──────── PROVIDED MATERIAL

### src/hw/rtl/srs_pkg.sv
package srs_pkg;

  // default channel count
  localparam int unsigned NUM_CHANNELS_DEF = 2;

  // register reset values
  localparam logic [15:0] CONF_DIST_RST = 16'd20480;
  localparam logic [7:0]  INV_LIMIT_RST = 8'd5;
  localparam logic [15:0] SMOOTH_W_RST  = 16'd9830;

  // fixed-point constants: Q1.15 one, outlier weight 0.02, jump of 0.5 m in Q4.12
  localparam logic [15:0] ONE_Q15      = 16'd32768;
  localparam logic [15:0] OUTLIER_W    = 16'd655;
  localparam logic [15:0] OUTLIER_JUMP = 16'd2048;

  localparam int unsigned CFG_IDX_W = 2;

  // register indexes
  typedef enum logic [CFG_IDX_W-1:0] {
    REG_CONF_DIST = 2'd0,
    REG_INV_LIMIT = 2'd1,
    REG_SMOOTH_W  = 2'd2
  } srs_reg_e;

  typedef struct packed {
    logic [15:0] conf_dist;
    logic [7:0]  inv_limit;
    logic [15:0] smooth_w;
  } srs_cfg_t;

  // per-channel state word held in memory
  typedef struct packed {
    logic [15:0] last_raw;
    logic [15:0] smoothed;
    logic        output_ok;
    logic [7:0]  bad_run;
  } srs_state_t;

  localparam srs_state_t STATE_RST = '{
    last_raw:  CONF_DIST_RST,
    smoothed:  16'd0,
    output_ok: 1'b0,
    bad_run:   8'd0
  };

  typedef struct packed {
    logic        channel;
    logic        reading_valid;
    logic [15:0] raw_distance;
  } srs_item_t;

  typedef struct packed {
    logic        out_channel;
    logic [15:0] filtered_distance;
    logic        distance_valid;
    logic [7:0]  invalid_run;
  } srs_result_t;

endpackage

### src/hw/rtl/sonar_range_smoother_unit.sv
// each item passes through the update stage register and then the output register
// throughput: one item per cycle unless stalled, set by a single state read-modify-write
// a state update being written back is forwarded to the next item on the same channel
// reset: asynchronous, active low; registers take their reset values and every
// channel reads as its reset state until first written, with no clearing pass
module sonar_range_smoother_unit import srs_pkg::*; #(
  parameter int unsigned NumChannels = NUM_CHANNELS_DEF
) (
  input  logic                 clk_i,
  input  logic                 rst_ni,
  input  logic                 cfg_we_i,
  input  logic [CFG_IDX_W-1:0] cfg_idx_i,
  input  logic [15:0]          cfg_wdata_i,
  input  logic                 in_valid_i,
  output logic                 in_stall_o,
  input  logic                 channel_i,
  input  logic                 reading_valid_i,
  input  logic [15:0]          raw_distance_i,
  output logic                 out_valid_o,
  input  logic                 out_stall_i,
  output logic                 out_channel_o,
  output logic [15:0]          filtered_distance_o,
  output logic                 distance_valid_o,
  output logic [7:0]           invalid_run_o
);

  localparam int unsigned IdxW = (NumChannels > 1) ? $clog2(NumChannels) : 1;

  srs_cfg_t    cfg_q;
  logic        s1_valid_q;
  srs_item_t   s1_item_q;
  logic        fwd_q;
  srs_state_t  fwd_state_q;
  logic        out_valid_q;
  srs_result_t out_result_q;

  logic        out_load;
  logic        s1_adv;
  logic        in_xfer;
  logic [IdxW-1:0] rd_idx;
  logic [IdxW-1:0] wr_idx;
  srs_state_t  mem_rdata;
  srs_state_t  cur_state;
  logic        upd_we;
  srs_state_t  upd_state;
  srs_result_t upd_result;

  // configuration registers
  always_ff @(posedge clk_i or negedge rst_ni) begin
    if (!rst_ni) begin
      cfg_q.conf_dist <= CONF_DIST_RST;
      cfg_q.inv_limit <= INV_LIMIT_RST;
      cfg_q.smooth_w  <= SMOOTH_W_RST;
    end else if (cfg_we_i) begin
      case (srs_reg_e'(cfg_idx_i))
        REG_CONF_DIST: cfg_q.conf_dist <= cfg_wdata_i;
        REG_INV_LIMIT: cfg_q.inv_limit <= cfg_wdata_i[7:0];
        REG_SMOOTH_W:  cfg_q.smooth_w  <= cfg_wdata_i;
        default: begin
        end
      endcase
    end
  end

  // handshake and pipeline advance
  assign out_load   = !out_valid_q || !out_stall_i;
  assign s1_adv     = s1_valid_q && out_load;
  assign in_stall_o = s1_valid_q && !out_load;
  assign in_xfer    = in_valid_i && !in_stall_o;

  // memory addresses, out-of-range channels steered to entry zero
  assign rd_idx = (32'(channel_i) < 32'(NumChannels)) ? IdxW'(channel_i) : '0;
  assign wr_idx = (32'(s1_item_q.channel) < 32'(NumChannels)) ?
                  IdxW'(s1_item_q.channel) : '0;

  srs_state_mem #(
    .Depth (NumChannels),
    .IdxW  (IdxW)
  ) u_state_mem (
    .clk_i   (clk_i),
    .rst_ni  (rst_ni),
    .we_i    (s1_adv && upd_we),
    .waddr_i (wr_idx),
    .wdata_i (upd_state),
    .re_i    (in_xfer),
    .raddr_i (rd_idx),
    .rdata_o (mem_rdata)
  );

  // forwarded state wins over the stale memory read
  assign cur_state = fwd_q ? fwd_state_q : mem_rdata;

  srs_update #(
    .NumChannels (NumChannels)
  ) u_update (
    .item_i   (s1_item_q),
    .state_i  (cur_state),
    .cfg_i    (cfg_q),
    .we_o     (upd_we),
    .state_o  (upd_state),
    .result_o (upd_result)
  );

  // update stage control and forwarding flag
  always_ff @(posedge clk_i or negedge rst_ni) begin
    if (!rst_ni) begin
      s1_valid_q <= 1'b0;
      fwd_q      <= 1'b0;
    end else begin
      if (in_xfer) begin
        s1_valid_q <= 1'b1;
        fwd_q      <= s1_adv && upd_we && (s1_item_q.channel == channel_i);
      end else if (s1_adv) begin
        s1_valid_q <= 1'b0;
      end
    end
  end

  // update stage payload
  always_ff @(posedge clk_i) begin
    if (in_xfer) begin
      s1_item_q.channel       <= channel_i;
      s1_item_q.reading_valid <= reading_valid_i;
      s1_item_q.raw_distance  <= raw_distance_i;
      fwd_state_q             <= upd_state;
    end
  end

  // output register
  always_ff @(posedge clk_i or negedge rst_ni) begin
    if (!rst_ni) begin
      out_valid_q <= 1'b0;
    end else if (out_load) begin
      out_valid_q <= s1_valid_q;
    end
  end

  always_ff @(posedge clk_i) begin
    if (s1_adv) begin
      out_result_q <= upd_result;
    end
  end

  assign out_valid_o         = out_valid_q;
  assign out_channel_o       = out_result_q.out_channel;
  assign filtered_distance_o = out_result_q.filtered_distance;
  assign distance_valid_o    = out_result_q.distance_valid;
  assign invalid_run_o       = out_result_q.invalid_run;

endmodule

### src/hw/rtl/srs_state_mem.sv
module srs_state_mem import srs_pkg::*; #(
  parameter int unsigned Depth = NUM_CHANNELS_DEF,
  parameter int unsigned IdxW  = 1
) (
  input  logic            clk_i,
  input  logic            rst_ni,
  input  logic            we_i,
  input  logic [IdxW-1:0] waddr_i,
  input  srs_state_t      wdata_i,
  input  logic            re_i,
  input  logic [IdxW-1:0] raddr_i,
  output srs_state_t      rdata_o
);

  srs_state_t             mem_q [Depth];
  srs_state_t             rdata_q;
  logic [Depth-1:0]       written_q;
  logic                   rd_written_q;

  // storage write and registered read
  always_ff @(posedge clk_i) begin
    if (we_i) begin
      mem_q[waddr_i] <= wdata_i;
    end
    if (re_i) begin
      rdata_q <= mem_q[raddr_i];
    end
  end

  // per-entry written flags, cleared by reset
  always_ff @(posedge clk_i or negedge rst_ni) begin
    if (!rst_ni) begin
      written_q    <= '0;
      rd_written_q <= 1'b0;
    end else begin
      if (we_i) begin
        written_q[waddr_i] <= 1'b1;
      end
      if (re_i) begin
        rd_written_q <= written_q[raddr_i];
      end
    end
  end

  // entries never written read as the reset state
  assign rdata_o = rd_written_q ? rdata_q : STATE_RST;

endmodule

### src/hw/rtl/srs_update.sv
module srs_update import srs_pkg::*; #(
  parameter int unsigned NumChannels = NUM_CHANNELS_DEF
) (
  input  srs_item_t   item_i,
  input  srs_state_t  state_i,
  input  srs_cfg_t    cfg_i,
  output logic        we_o,
  output srs_state_t  state_o,
  output srs_result_t result_o
);

  logic               in_range;
  logic [15:0]        w_cfg;
  logic [15:0]        w_sel;
  logic [15:0]        diff;
  logic signed [16:0] delta;
  logic signed [33:0] prod;
  logic signed [33:0] acc;
  logic [15:0]        blend_val;
  logic [15:0]        clipped;
  logic [7:0]         bad_inc;

  assign in_range = (32'(item_i.channel) < 32'(NumChannels));

  // weight selection: saturated config weight, outlier weight or one on restart
  always_comb begin
    w_cfg = (cfg_i.smooth_w > ONE_Q15) ? ONE_Q15 : cfg_i.smooth_w;
    diff  = (item_i.raw_distance > state_i.smoothed) ?
            (item_i.raw_distance - state_i.smoothed) :
            (state_i.smoothed - item_i.raw_distance);
    if (!state_i.output_ok) begin
      w_sel = ONE_Q15;
    end else if (diff > OUTLIER_JUMP) begin
      w_sel = OUTLIER_W;
    end else begin
      w_sel = w_cfg;
    end
  end

  // blend as prev + w * (raw - prev), one multiplier, then clip
  always_comb begin
    delta     = $signed({1'b0, item_i.raw_distance}) - $signed({1'b0, state_i.smoothed});
    prod      = $signed({18'd0, w_sel}) * 34'(delta);
    acc       = $signed({3'd0, state_i.smoothed, 15'd0}) + prod;
    blend_val = acc[30:15];
    clipped   = (blend_val >= cfg_i.conf_dist) ? cfg_i.conf_dist : blend_val;
    bad_inc   = (state_i.bad_run == 8'hFF) ? state_i.bad_run : state_i.bad_run + 8'd1;
  end

  // next channel state
  always_comb begin
    state_o = state_i;
    we_o    = in_range;
    if (item_i.reading_valid) begin
      state_o.bad_run = 8'd0;
      if (state_i.last_raw != item_i.raw_distance) begin
        state_o.smoothed  = clipped;
        state_o.output_ok = 1'b1;
        state_o.last_raw  = item_i.raw_distance;
      end
    end else begin
      state_o.bad_run = bad_inc;
      if (bad_inc > cfg_i.inv_limit) begin
        state_o.output_ok = 1'b0;
      end
    end
  end

  // result, its payload zeroed for a channel beyond the range
  always_comb begin
    result_o.out_channel = item_i.channel;
    if (in_range) begin
      result_o.filtered_distance = state_o.smoothed;
      result_o.distance_valid    = state_o.output_ok;
      result_o.invalid_run       = state_o.bad_run;
    end else begin
      result_o.filtered_distance = 16'd0;
      result_o.distance_valid    = 1'b0;
      result_o.invalid_run       = 8'd0;
    end
  end

endmodule

### config.mk
export PLATFORM = sky130hd
export DESIGN_NAME = sonar_range_smoother_unit
export DESIGN_NICKNAME = d
export VERILOG_FILES = /design/src/hw/rtl/srs_pkg.sv /design/src/hw/rtl/sonar_range_smoother_unit.sv /design/src/hw/rtl/srs_state_mem.sv /design/src/hw/rtl/srs_update.sv
export SDC_FILE = /design/constraint.sdc
export NUM_CORES = 1
export LEC_CHECK = 0
export CAP_MARGIN = 0
export CORE_ASPECT_RATIO = 0.6
export CORE_MARGIN = 8
export CORE_UTILIZATION = 40
export DETAILED_ROUTE_END_ITERATION = 7
export DONT_BUFFER_PORTS = 1
export HOLD_SLACK_MARGIN = 0.15
export PLACE_DENSITY = 0.59
export SLEW_MARGIN = 10
export SYNTH_ARGS = -nofsm -noshare
export SYNTH_HDL_FRONTEND = slang
export SYNTH_HIERARCHICAL = 1
export SYNTH_SLANG_ARGS = --single-unit
### constraint.sdc
create_clock -name clk_i -period 13.33 [get_ports clk_i]
set_input_delay 0.6665 -clock clk_i [delete_from_list [all_inputs] [get_ports clk_i]]
set_output_delay 0.6665 -clock clk_i [all_outputs]
set_load 0.05 [all_outputs]
**Word level (Yosys, flattened, before mapping)**

Memories as Yosys holds them, arrays and structs flattened. A register that Yosys moved wholly into a read port is not among the register bits.
Cells that the tools add are included.

- Flip-flop bits (word level): 131
- Bits in writable memories: 82
- Input bits: 41
- Output and inout port bits: 28
- Logic and storage cells: 75
- Memories kept: 1

- Add/sub/neg operators: 5
- $mul: 1
- Order comparisons: 8
- Equal/unequal tests: 5
- Muxes and demuxes: 20
- Bitwise operators: 1
- Reduce and logical (&&, ||, !) cells: 15

Memories:

| memory | depth | width | read ports | clocked after memory_dff | write ports | RTL line | source |
|---|---|---|---|---|---|---|---|
| u_state_mem.mem_q | 2 | 41 | 1 | 1 | 1 | srs_state_mem.sv:15 | `srs_state_t mem_q [Depth];` |

Operators by type and width:

| cell | number |
|---|---|
| 2-to-1 mux 41 bit | 2 |
| 2-to-1 mux 16 bit | 5 |
| 2-to-1 mux 33 bit | 1 |
| 2-to-1 mux 32 bit | 1 |
| subtractor 16 bit | 2 |
| adder 31 bit | 1 |
| multiplier 17 x 17 -> 31 bit | 1 |
| subtractor 16 x 16 -> 17 bit | 1 |
| greater-or-equal comparator 16 bit | 1 |
| greater-than comparator 16 x 12 -> 1 bit (second input constant) | 1 |
| greater-than comparator 16 bit | 1 |
| greater-than comparator 16 bit (second input constant) | 1 |
| != test 16 bit | 1 |
| 2-to-1 mux 9 bit | 1 |
| adder 8 x 1 -> 8 bit (second input constant) | 1 |
| equality test 8 bit (second input constant) | 1 |
| greater-than comparator 8 bit | 1 |
| 2-to-1 mux 1 bit | 8 |
| 2-to-1 mux 8 bit | 1 |
| AND reduction 2 bit | 3 |
| logical AND 1 bit | 5 |
| logical NOT 1 bit | 4 |
| < comparator 1 x 2 -> 1 bit (second input constant) | 2 |
| equality test 2 x 1 -> 1 bit (second input constant) | 1 |
| 8 further kinds | 8 |

**Depth between registers and ports, before layout**

Gate-level depths: netlist of run 1.

- Depth after elaboration: 13
- Gate-level depth with buffers: 56
- Gate-level depth less buffers: 51

**Modules after synthesis**

Netlist of run 1, hierarchy kept.

By module, submodules not included:

| module | times used | cells an instance | area each (um2) |
|---|---|---|---|
| srs_update | 1 | 1669 | 13016.2 |
| sonar_range_smoother_unit | 1 | 230 | 4702.0 |
| srs_state_mem | 1 | 224 | 4613.2 |

**Worst setup path after synthesis of run 1**

OpenSTA, ideal clock, no wires.

- Path kind: register to register
- Start point: register fwd_q
- End point: register fwd_state_q[24] (netlist bit), data pin
- Setup time: 0.253 ns
- Arrival time: 11.343 ns
- Data required time: 13.077 ns
- Setup slack: 1.734 ns
- Cell stages (with the launch flop): 54
- Buffers on the path: 6
- Clock period less this slack: 11.596 ns
- Cells stage by stage: dfrtp_1 clkbuf_1 buf_2 mux2_2 ha_1 fa_1 nand2b_1 a211oi_1 o21ai_0 a211oi_1 nor2_1 a41o_1 and4_1 nor2_1 nor2b_1 clkbuf_1 buf_2 nand2_1 (+18 left out) a31o_2 a21o_1 a21oi_1 xor2_1 ha_1 nand2b_1 a21o_1 a21oi_1 nor2b_1 o21ai_0 a21oi_1 o21ai_0 o2111ai_1 nand2_1 buf_1 o22ai_1 or3_1 buf_4

RTL lines:

| element | RTL line | source |
|---|---|---|
| from (decl) | sonar_range_smoother_unit.sv:32 | `logic fwd_q;` |
| from (signal assigned) | sonar_range_smoother_unit.sv:112 | `fwd_q <= s1_adv && upd_we && (s1_item_q.channel == channel_i);` |
| to (signal assigned) | sonar_range_smoother_unit.sv:125 | `fwd_state_q <= upd_state;` |
| to (decl) | sonar_range_smoother_unit.sv:33 | `srs_state_t fwd_state_q;` |

==> flow_summary.json, run 1 <==
{
  "wirelength_mm": 67.7,
  "crit_top_cell": "fa_1",
  "crit_fanout": 13,
  "synth_area_leader_cell": "edfxtp_1",
  "skew_ns": 0.0142,
  "row_count": 67,
  "dr.pass1.iters": 6,
  "nNetsFinal": 2547,
  "routedWlPerCell_um": 23.5,
  "routabilityCongestion": 1.01,
  "synth_cell_types": 83,
  "fin_crit_ns": 12.85,
  "timing.fmax_ghz": 0.0778,
  "antenna_found_initial": 2,
  "core-area_um2": 55500,
  "synth_seq_cells": 254,
  "grt_pass1_wl_mm": 102,
  "portBuffers": 0,
  "setup_violations": 0,
  "worstHoldPathType": "primary input to flop",
  "grt_usage_pct": 21.2,
  "via_per_inst": 5.34,
  "syn_area_per_cell_um2": 10.5,
  "root_buffer": "clkbuf_16",
  "synth_top_family_by_area": "adder cells",
  "fin_tns_setup_ns": 0,
  "path_clk_slew_ns": 0.07,
  "ctsHtreeMaxLevel": 1,
  "clock_latency_ns": 0.53,
  "num_vias": 15400,
  "io_pins": 69,
  "dpl.hpwl_mm": 55.7,
  "grt_pass1_vias": 15400,
  "rr_endpoint": "fwd_state_q[9]",
  "hold_end": "s1_item_q[16]",
  "drive_gt1_share_pct": 12.8,
  "syn_area_um2": 22300,
  "maxCapViolCount": 0,
  "synth_area_leaders": "edfxtp_1 28%, fa_1 20%, ha_1 9.6%, mux2_2 6.1%, inv_1 6.1%",
  "synth_commonest_cells": "362 x inv_1, 225 x fa_1, 208 x edfxtp_1, 191 x nand2_1, 183 x nor2_1",
  "synth_nets": 2560,
  "clk_path_buf_depth": 3,
  "cts_buffers": 22,
  "grt-ovfl-total": 0,
  "grt_max_degree": 69,
  "die_w_um": 321,
  "hold_depth": 0,
  "yosysMostFrequentCell": "inv_1",
  "slowest_delay_ns": 0.66,
  "cp-end-kind": "flop",
  "synth_edf_count": 208,
  "critPathBufInv": 6,
  "dieArea_um2": 63900,
  "synthFlopType": "edfxtp_1",
  "drc": 0,
  "synth_mux_area_share_pct": 6.62,
  "rsz0062_at_grt": "false",
  "worstMarginPinSlew_ns": 1.22,
  "criticalPathCategory": "flop to flop",
  "min_from": "reading_valid_i",
  "cts_tree": "yes",
  "cts_sinks": 254,
  "yosys_warnings": 6,
  "slew_headroom_pct": 17.8,
  "ys_seq_area_share_pct": 33.2,
  "drtAntennaViolNets": 0,
  "cp.required_ns": 13.53,
  "path_delay_family": "adder cells",
  "place_area_um2": 23200,
  "r2r-start": "fwd_q",
  "synth_adder_area_share_pct": 29.8,
  "finalHoldViolations": 0,
  "start_util_pct": 40.2,
  "fin_util_pct": 43.2,
  "antennaDiodeCount": 0,
  "status": "finished clean",
  "ff2ff_setup_slack_ns": 0.48,
  "slew_viol_final": 0,
  "synth_compound_gate_area_share_pct": 7.17,
  "post-route-period-util_pct": 96.4,
  "synthesis.instances": 2123,
  "fin_area_um2": 24000,
  "yosysTopAreaCellShare_pct": 28.0,
  "synth-simple-area-share_pct": 11.8,
  "area_growth_pct": 7.36,
  "synthArstFlopShare_pct": 18.1,
  "reg2reg_depth": 40,
  "dieHeight_um": 199,
  "synth-xor-area-share_pct": 2.77,
  "crit_path_top_delay_cell": "fa_1",
  "start_kind": "flop",
  "drt_iter0_markers": 1566,
  "worstPathArrival_ns": 13.05
}
-- repair_timing --
item                                   in CTS  in global routing
hold buffers                                2                  0
setup endpoints to repair                   0                 64
resized for setup                           0                 11
buffers inserted                            0                  1
endpoints found under the hold margin      46                  0
-- placed cells by master (no fill, tap or decap), drive strengths merged, types with 20 or more instances in the layout --
cell      n
fa      225
a21o     28
edfxtp  208
nand2   191
nand2b   20
inv     364
clkbuf   25
buf      67
nor2b    24
ha      171
xor2     30
nand3    29
xnor2    39
a21oi    61
o21ai    51
dfrtp    35
mux2    125
and2     58
nor2    183
-- metal layers --
metal  vias to the layer above  wire length [um]  GRT usage (%)
li1                       6901                 -              -
met2                       683             24400           26.6
met1                      7758             33400           33.5
met3                        59              9190           9.33
met5                         -                36              0
met4                         6               624           1.71
-- cell type report --
| class | instances | area [um^2] |
|---|---|---|
| well taps | 759 | 950 |
| clock inverters | 14 | 103 |
| flip-flops and latches | 254 | 7410 |
| fillers | 5395 | 31500 |
| multi-input cells | 1401 | 13000 |
| inverters | 363 | 1370 |
| clock buffers | 25 | 572 |
| repair buffers | 68 | 537 |
-- metrics by stage --
stage,instances,hold slack (ns),worst slack (ns)
floorplan,2123,0.371,1.73
global placement,2842,0.373,0.306
detailed placement,2842,0.373,0.248
CTS,2883,0.218,0.161
global route,2884,0.211,0.0414
finish,2884,0.242,0.481
-- cells by family (layout without fill, tap and decap cells) --
| logic type | count (synthesis) | after routing |
|---|---|---|
| and+or+nand+nor | 571 | 571 |
| xor gates and xnor gates | 69 | 69 |
| muxes | 131 | 131 |
| AOI/OAI and AO/OA | 233 | 233 |
| other | 1 | 1 |
| buffers and inverters | 468 | 470 |
| adders and majority gates | 396 | 396 |
| DFF | 254 | 254 |
-- state kept, by name, indices dropped and copies added, names as in the netlist --
register,flops
fwd_q,1
u_state_mem/rdata_q,41
wr_idx,1
invalid_run_o,8
s1_valid_q,1
u_state_mem/written_q,2
u_state_mem/rd_written_q,1
distance_valid_o,1
out_valid_o,1
cfg_q,40
out_channel_o,1
s1_item_q,17
fwd_state_q,41
u_state_mem/mem_q,82
filtered_distance_o,16
-- worst max path at each step --
stage                     cells after the start   from  slack (ns)                       to
after floorplan                              53  fwd_q        1.73          fwd_state_q[24]
after global placement                       43  fwd_q        0.31   filtered_distance_o[0]
after detailed placement                     50  fwd_q        0.25  filtered_distance_o[12]
after CTS                                    50  fwd_q        0.16  filtered_distance_o[12]
after global routing                         51  fwd_q        0.04  u_state_mem/mem_q[1][9]
final                                        40  fwd_q        0.48           fwd_state_q[9]
Power of run 1 is left out: the tool's default activity adds up to more than one toggle a clock period on the data nets, which glitch-free logic cannot reach.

────────────────

**WHAT THE TASK REQUIRES**: Some lines of the records may contain the string "signal". State how many do, as a number alone.

**SOLUTION BELOW**: 2